Shapley Value-Guided Adaptive Ensemble Learning for Explainable Financial Fraud Detection with U.S. Regulatory Compliance Validation

arXiv cs.LG / 4/17/2026

📰 NewsDeveloper Stack & InfrastructureIdeas & Deep AnalysisModels & Research

Key Points

  • The paper addresses a key barrier to deploying AI fraud-detection in the U.S.: black-box explanations that fail to meet auditability requirements under regulations such as OCC Bulletin 2011-12 and Federal Reserve SR 11-7.
  • It evaluates explanation quality using faithfulness (sufficiency and comprehensiveness at k=5/10/15) and stability (Kendall’s W over 30 bootstrap samples), finding that XGBoost with TreeExplainer provides near-perfect stability (W=0.9912) while LSTM with DeepExplainer is much weaker (W=0.4962).
  • It proposes the SHAP-Guided Adaptive Ensemble (SGAE), which adaptively sets per-transaction ensemble weights based on SHAP attribution agreement, achieving the best predictive performance with AUC-ROC of 0.8837 on held-out data and 0.9245 under cross-validation.
  • Using the full 590,540-transaction IEEE-CIS dataset, the study compares LSTM, Transformer, and GNN-GraphSAGE and reports GNN-GraphSAGE as strongest among architectures (AUC-ROC 0.9248, F1=0.6013).
  • The authors directly map their explanation and validation results to U.S. regulatory compliance needs across OCC, SR 11-7, and BSA-AML frameworks.

Abstract

Financial crime costs U.S. institutions over $32 billion each year.
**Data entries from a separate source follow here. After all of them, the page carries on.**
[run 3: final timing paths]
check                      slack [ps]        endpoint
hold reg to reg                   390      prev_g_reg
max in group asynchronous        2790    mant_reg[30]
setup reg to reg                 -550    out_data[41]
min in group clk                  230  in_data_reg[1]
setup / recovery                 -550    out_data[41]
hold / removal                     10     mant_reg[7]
<file path="config.mk">
export PLATFORM = sky130hd
export DESIGN_NAME = mrc_stage
export DESIGN_NICKNAME = d
export VERILOG_FILES = /design/src/rtl/mrc_pkg.sv /design/src/rtl/mrc_stage.sv
export SDC_FILE = /design/constraint.sdc
export NUM_CORES = 1
export LEC_CHECK = 0
export ABC_AREA = 1
export ABC_CLOCK_PERIOD_IN_PS = 40300
export BUFFER_PORTS_ARGS = -buffer_cell sky130_fd_sc_hd__buf_4
export CORE_AREA = 5 5 293 295
export DETAILED_ROUTE_END_ITERATION = 6
export DIE_AREA = 0 0 298 300
export PLACE_DENSITY = 0.45
export SLEW_MARGIN = 5
export SYNTH_ARGS = -nofsm -noshare
export SYNTH_HDL_FRONTEND = slang
export SYNTH_SLANG_ARGS = --single-unit
</file>
<file path="constraint.sdc">
create_clock -name clock -period 40.3 [get_ports clock]
set_clock_uncertainty 0.05 [all_clocks]
set_input_delay 8.06 -clock clock [delete_from_list [all_inputs] [get_ports clock]]
set_output_delay 8.06 -clock clock [all_outputs]
set_load 0.1 [all_outputs]
</file>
Although AI tools for fraud detection have become more advanced, their use in real-world systems still faces a major obstacle: many of these models operate as black boxes that cannot provide the transparent, auditable explanations required by regulations such as OCC Bulletin 2011-12 and Federal Reserve SR 11-7. This study makes three main contributions. First, it offers a thorough evaluation of explanation quality across faithfulness (sufficiency and comprehensiveness at k=5, 10, and 15) and stability (Kendall's W across 30 bootstrap samples). XGBoost paired with TreeExplainer achieves near-perfect stability (W=0.9912), while LSTM with DeepExplainer shows weak results (W=0.4962). Second, the paper introduces the SHAP-Guided Adaptive Ensemble (SGAE), which dynamically adjusts per-transaction ensemble weights based on SHAP attribution agreement, achieving the highest AUC-ROC among all tested models (0.8837 held-out; 0.9245 cross-validation). Third, a complete three-architecture evaluation of LSTM, Transformer, and GNN-GraphSAGE on the full 590,540-transaction IEEE-CIS dataset is provided, with GNN-GraphSAGE achieving AUC-ROC 0.9248 and F1=0.6013. All results are mapped directly to OCC, SR 11-7, and BSA-AML regulatory compliance requirements.